Task to carry out:
One part of the entries below is wanted: the lines from the one containing "Multi-Input combinational cell" through the one containing "sticky error flags.". Write those out exactly and nothing else.

Saved entries:
◇ ◇ ◇ ◇ ◇ ◇ ◇

<file path="src/rtl/summer_arbiter_if.sv">
// Bus bundle between the neuron requesters/result consumer and the shared summer arbiter.
interface summer_arbiter_if #(
  parameter int unsigned NREQ = 4,
  parameter int unsigned IDW  = 2
);
  logic [NREQ-1:0]   req;
  logic [4*NREQ-1:0] a_flat;
  logic [4*NREQ-1:0] b_flat;
  logic [NREQ-1:0]   gnt;
  logic              out_valid;
  logic              out_ready;
  logic [3:0]        out_sum;
  logic              out_cout;
  logic [IDW-1:0]    out_id;

  // Requester/consumer side
  modport master (
    output req, a_flat, b_flat, out_ready,
    input  gnt, out_valid, out_sum, out_cout, out_id
  );

  // Arbiter side
  modport slave (
    input  req, a_flat, b_flat, out_ready,
    output gnt, out_valid, out_sum, out_cout, out_id
  );
endinterface

</file>
<file path="src/rtl/summer_arbiter.sv">
// Round-robin arbiter sharing one 4-bit summer among NREQ requesters, with a
// single registered result slot tagged by requester index.
module summer_arbiter #(
  parameter int unsigned NREQ = 4,
  parameter int unsigned IDW  = 2
) (
  input  logic               clk,
  input  logic               rst_n,
  summer_arbiter_if.slave    bus
);

  localparam int unsigned OPW = 4;

  logic [IDW-1:0]  r_ptr;
  logic            r_out_valid;
  logic [OPW-1:0]  r_out_sum;
  logic            r_out_cout;
  logic [IDW-1:0]  r_out_id;

  logic            w_slot_free;
  logic            w_found;
  logic [IDW-1:0]  w_sel;
  logic [NREQ-1:0] w_gnt;
  logic            w_xfer;
  logic [OPW-1:0]  w_a;
  logic [OPW-1:0]  w_b;
  logic [OPW:0]    w_sum5;
  logic [IDW-1:0]  w_ptr_nxt;

  // Slot can take a new result when empty or being drained this cycle
  assign w_slot_free = !r_out_valid || bus.out_ready;

  // Round-robin scan: first requester at or above ptr, else lowest overall (wrap)
  always_comb begin
    w_found = 1'b0;
    w_sel   = '0;
    for (int i = 0; i < int'(NREQ); i++) begin
      if (!w_found && bus.req[i] && (IDW'(i) >= r_ptr)) begin
        w_found = 1'b1;
        w_sel   = IDW'(i);
      end
    end
    for (int i = 0; i < int'(NREQ); i++) begin
      if (!w_found && bus.req[i]) begin
        w_found = 1'b1;
        w_sel   = IDW'(i);
      end
    end
  end

  // One-hot grant, suppressed in reset and while the slot is stalled
  always_comb begin
    w_gnt = '0;
    for (int i = 0; i < int'(NREQ); i++) begin
      w_gnt[i] = rst_n && w_slot_free && w_found && (w_sel == IDW'(i));
    end
  end

  assign w_xfer = |w_gnt;

  // Operand mux driven by the grant; operands reach outputs only via the slot
  always_comb begin
    w_a = '0;
    w_b = '0;
    for (int i = 0; i < int'(NREQ); i++) begin
      if (w_gnt[i]) begin
        w_a = bus.a_flat[4*i +: 4];
        w_b = bus.b_flat[4*i +: 4];
      end
    end
  end

  // Shared summer; the fifth bit is the carry out of bit 3
  assign w_sum5 = {1'b0, w_a} + {1'b0, w_b};

  // Pointer moves just past the winner, wrapping at NREQ-1 for any NREQ
  assign w_ptr_nxt = (w_sel == IDW'(NREQ - 1)) ? '0 : (w_sel + IDW'(1));

  // Result slot and round-robin pointer
  always_ff @(posedge clk or negedge rst_n) begin
    if (!rst_n) begin
      r_ptr       <= '0;
      r_out_valid <= 1'b0;
      r_out_sum   <= '0;
      r_out_cout  <= 1'b0;
      r_out_id    <= '0;
    end else if (w_xfer) begin
      r_ptr       <= w_ptr_nxt;
      r_out_valid <= 1'b1;
      r_out_sum   <= w_sum5[OPW-1:0];
      r_out_cout  <= w_sum5[OPW];
      r_out_id    <= w_sel;
    end else if (r_out_valid && bus.out_ready) begin
      r_out_valid <= 1'b0;
    end
  end

  assign bus.gnt       = w_gnt;
  assign bus.out_valid = r_out_valid;
  assign bus.out_sum   = r_out_sum;
  assign bus.out_cout  = r_out_cout;
  assign bus.out_id    = r_out_id;

endmodule

</file>
<file path="src/flat_wrapper.sv">
// flat-port wrapper written by rule: the top's interface ports become plain ports
module summer_arbiter_flat 
#(
  parameter int unsigned NREQ = 4,
  parameter int unsigned IDW  = 2
)
  (clk, rst_n, bus_req, bus_a_flat, bus_b_flat, bus_out_ready, bus_gnt, bus_out_valid, bus_out_sum, bus_out_cout, bus_out_id);
  summer_arbiter_if #(.NREQ(NREQ), .IDW(IDW)) bus_i ();
  input  logic clk;
  input  logic rst_n;
  input wire logic [$bits(bus_i.req)-1:0] bus_req;
  input wire logic [$bits(bus_i.a_flat)-1:0] bus_a_flat;
  input wire logic [$bits(bus_i.b_flat)-1:0] bus_b_flat;
  input wire logic [$bits(bus_i.out_ready)-1:0] bus_out_ready;
  output wire logic [$bits(bus_i.gnt)-1:0] bus_gnt;
  output wire logic [$bits(bus_i.out_valid)-1:0] bus_out_valid;
  output wire logic [$bits(bus_i.out_sum)-1:0] bus_out_sum;
  output wire logic [$bits(bus_i.out_cout)-1:0] bus_out_cout;
  output wire logic [$bits(bus_i.out_id)-1:0] bus_out_id;
  assign bus_i.req = bus_req;
  assign bus_i.a_flat = bus_a_flat;
  assign bus_i.b_flat = bus_b_flat;
  assign bus_i.out_ready = bus_out_ready;
  assign bus_gnt = bus_i.gnt;
  assign bus_out_valid = bus_i.out_valid;
  assign bus_out_sum = bus_i.out_sum;
  assign bus_out_cout = bus_i.out_cout;
  assign bus_out_id = bus_i.out_id;
  summer_arbiter #(.NREQ(NREQ), .IDW(IDW)) u_core (.clk(clk), .rst_n(rst_n), .bus(bus_i));
endmodule
</file>
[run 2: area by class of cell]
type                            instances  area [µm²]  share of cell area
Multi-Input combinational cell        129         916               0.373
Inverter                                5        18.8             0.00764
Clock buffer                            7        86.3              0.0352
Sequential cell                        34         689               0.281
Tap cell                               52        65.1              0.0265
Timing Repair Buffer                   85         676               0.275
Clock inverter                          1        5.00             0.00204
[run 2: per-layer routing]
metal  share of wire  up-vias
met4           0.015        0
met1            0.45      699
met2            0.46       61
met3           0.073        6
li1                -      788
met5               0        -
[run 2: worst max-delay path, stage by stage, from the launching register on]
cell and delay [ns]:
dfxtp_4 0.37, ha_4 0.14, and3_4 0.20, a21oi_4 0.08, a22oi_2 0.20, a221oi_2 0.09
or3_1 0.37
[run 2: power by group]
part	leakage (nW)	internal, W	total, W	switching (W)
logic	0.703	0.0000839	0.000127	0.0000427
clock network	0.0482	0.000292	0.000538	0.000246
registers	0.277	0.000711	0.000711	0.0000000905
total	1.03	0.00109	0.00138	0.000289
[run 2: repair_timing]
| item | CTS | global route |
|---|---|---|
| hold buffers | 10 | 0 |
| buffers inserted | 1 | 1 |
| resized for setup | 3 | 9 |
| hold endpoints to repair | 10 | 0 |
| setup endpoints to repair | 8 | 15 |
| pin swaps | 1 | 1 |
[src/rtl/column_scheduler.sv]
// Sequences one column reducer from a valid/ready beat stream (op beat, then numbers)
// and accumulates a per-sheet grand total with column count and sticky error flags.
module column_scheduler #(
  parameter int NUM_W   = 32,
  parameter int RES_W   = 64,
  parameter int TOT_W   = 64,
  parameter int CNT_W   = 16,
  parameter int TIMEOUT = 256
) (
  input  logic             clk,
  input  logic             rst,
  input  logic             in_valid,
  output logic             in_ready,
  input  logic             in_is_op,
  input  logic             in_op,
  input  logic [NUM_W-1:0] in_data,
  input  logic             in_last,
  input  logic             in_sheet_end,
  output logic             red_num_valid,
  output logic [NUM_W-1:0] red_num_in,
  output logic             red_op_valid,
  output logic             red_op_in,
  output logic             red_done,
  input  logic             red_result_valid,
  input  logic [RES_W-1:0] red_result,
  output logic [TOT_W-1:0] total,
  output logic             total_valid,
  output logic [CNT_W-1:0] col_count,
  output logic             busy,
  output logic             err_proto,
  output logic             err_timeout,
  output logic             ovf,
  output logic [1:0]       dbg_state
);

  // Upstream handshake: a beat transfers on a rising edge where in_valid && in_ready;
  // in_ready depends only on state, never on in_valid.
  typedef enum logic [1:0] {S_IDLE, S_NUMS, S_DONE, S_WAIT} state_t;
  localparam int TO_W = $clog2(TIMEOUT + 1);

  state_t state_q, state_d;
  logic             num_valid_q, num_valid_d, op_valid_q, op_valid_d, done_q, done_d;
  logic [NUM_W-1:0] num_in_q, num_in_d;
  logic             op_in_q, op_in_d;
  logic [TOT_W-1:0] acc_q, acc_d, total_q, total_d;
  logic             total_valid_q, total_valid_d;
  logic [CNT_W-1:0] col_q, col_d;
  logic [TO_W-1:0]  to_cnt_q, to_cnt_d;
  logic             sheet_end_q, sheet_end_d;
  logic             err_proto_q, err_proto_d, err_timeout_q, err_timeout_d, ovf_q, ovf_d;
  logic             accept, timeout_hit;
  logic [TOT_W:0]   sum_w;

  assign in_ready    = (state_q == S_IDLE) || (state_q == S_NUMS);
  assign accept      = in_valid && in_ready;
  assign timeout_hit = (to_cnt_q == TO_W'(TIMEOUT - 1));
  assign sum_w       = {1'b0, acc_q} + (TOT_W + 1)'(red_result);

  always_ff @(posedge clk) begin
    if (!rst) state_q <= S_IDLE;
    else      state_q <= state_d;
  end

  always_comb begin
    state_d = state_q;
    case (state_q)
      S_IDLE: if (accept && in_is_op && !in_last) state_d = S_NUMS;
      S_NUMS: if (accept && !in_is_op && in_last) state_d = S_DONE;
      S_DONE: state_d = S_WAIT;
      S_WAIT: if (red_result_valid || timeout_hit) state_d = S_IDLE;
      default: state_d = S_IDLE;
    endcase
  end

  always_comb begin
    num_valid_d   = 1'b0;
    op_valid_d    = 1'b0;
    done_d        = 1'b0;
    total_valid_d = 1'b0;
    num_in_d      = num_in_q;
    op_in_d       = op_in_q;
    acc_d         = acc_q;
    total_d       = total_q;
    col_d         = col_q;
    to_cnt_d      = to_cnt_q;
    sheet_end_d   = sheet_end_q;
    err_proto_d   = err_proto_q;
    err_timeout_d = err_timeout_q;
    ovf_d         = ovf_q;
    case (state_q)
      S_IDLE: begin
        if (accept && in_is_op && !in_last) begin
          op_valid_d = 1'b1;
          op_in_d    = in_op;
        end else if (accept && in_is_op) begin
          // Empty column adds nothing; it never reaches the reducer.
          if (in_sheet_end) begin
            total_d       = acc_q;
            total_valid_d = 1'b1;
            acc_d         = '0;
            col_d         = '0;
          end else begin
            col_d = col_q + CNT_W'(1);
          end
        end else if (accept) begin
          err_proto_d = 1'b1;
        end
      end
      S_NUMS: begin
        if (accept && !in_is_op) begin
          num_valid_d = 1'b1;
          num_in_d    = in_data;
          if (in_last) sheet_end_d = in_sheet_end;
        end else if (accept) begin
          err_proto_d = 1'b1;
        end
      end
      S_DONE: begin
        done_d   = 1'b1;
        to_cnt_d = '0;
      end
      S_WAIT: begin
        if (red_result_valid) begin
          ovf_d = ovf_q | sum_w[TOT_W];
          if (sheet_end_q) begin
            total_d       = sum_w[TOT_W-1:0];
            total_valid_d = 1'b1;
            acc_d         = '0;
            col_d         = '0;
          end else begin
            acc_d = sum_w[TOT_W-1:0];
            col_d = col_q + CNT_W'(1);
          end
        end else if (timeout_hit) begin
          // Timed-out column is discarded, but a sheet end still reports.
          err_timeout_d = 1'b1;
          if (sheet_end_q) begin
            total_d       = acc_q;
            total_valid_d = 1'b1;
            acc_d         = '0;
            col_d         = '0;
          end
        end else begin
          to_cnt_d = to_cnt_q + TO_W'(1);
        end
      end
      default: ;
    endcase
  end

  always_ff @(posedge clk) begin
    if (!rst) begin
      num_valid_q   <= 1'b0;
      op_valid_q    <= 1'b0;
      done_q        <= 1'b0;
      total_valid_q <= 1'b0;
      num_in_q      <= '0;
      op_in_q       <= 1'b0;
      acc_q         <= '0;
      total_q       <= '0;
      col_q         <= '0;
      to_cnt_q      <= '0;
      sheet_end_q   <= 1'b0;
      err_proto_q   <= 1'b0;
      err_timeout_q <= 1'b0;
      ovf_q         <= 1'b0;
    end else begin
      num_valid_q   <= num_valid_d;
      op_valid_q    <= op_valid_d;
      done_q        <= done_d;
      total_valid_q <= total_valid_d;
      num_in_q      <= num_in_d;
      op_in_q       <= op_in_d;
      acc_q         <= acc_d;
      total_q       <= total_d;
      col_q         <= col_d;
      to_cnt_q      <= to_cnt_d;
      sheet_end_q   <= sheet_end_d;
      err_proto_q   <= err_proto_d;
      err_timeout_q <= err_timeout_d;
      ovf_q         <= ovf_d;
    end
  end

  assign red_num_valid = num_valid_q;
  assign red_num_in    = num_in_q;
  assign red_op_valid  = op_valid_q;
  assign red_op_in     = op_in_q;
  assign red_done      = done_q;
  assign total         = total_q;
  assign total_valid   = total_valid_q;
  assign col_count     = col_q;
  assign busy          = (state_q != S_IDLE);
  assign err_proto     = err_proto_q;
  assign err_timeout   = err_timeout_q;
  assign ovf           = ovf_q;
  assign dbg_state     = state_q;

endmodule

◇ ◇ ◇ ◇ ◇ ◇ ◇

Written response:
Multi-Input combinational cell        129         916               0.373
Inverter                                5        18.8             0.00764
Clock buffer                            7        86.3              0.0352
Sequential cell                        34         689               0.281
Tap cell                               52        65.1              0.0265
Timing Repair Buffer                   85         676               0.275
Clock inverter                          1        5.00             0.00204
[run 2: per-layer routing]
metal  share of wire  up-vias
met4           0.015        0
met1            0.45      699
met2            0.46       61
met3           0.073        6
li1                -      788
met5               0        -
[run 2: worst max-delay path, stage by stage, from the launching register on]
cell and delay [ns]:
dfxtp_4 0.37, ha_4 0.14, and3_4 0.20, a21oi_4 0.08, a22oi_2 0.20, a221oi_2 0.09
or3_1 0.37
[run 2: power by group]
part	leakage (nW)	internal, W	total, W	switching (W)
logic	0.703	0.0000839	0.000127	0.0000427
clock network	0.0482	0.000292	0.000538	0.000246
registers	0.277	0.000711	0.000711	0.0000000905
total	1.03	0.00109	0.00138	0.000289
[run 2: repair_timing]
| item | CTS | global route |
|---|---|---|
| hold buffers | 10 | 0 |
| buffers inserted | 1 | 1 |
| resized for setup | 3 | 9 |
| hold endpoints to repair | 10 | 0 |
| setup endpoints to repair | 8 | 15 |
| pin swaps | 1 | 1 |
[src/rtl/column_scheduler.sv]
// Sequences one column reducer from a valid/ready beat stream (op beat, then numbers)
// and accumulates a per-sheet grand total with column count and sticky error flags.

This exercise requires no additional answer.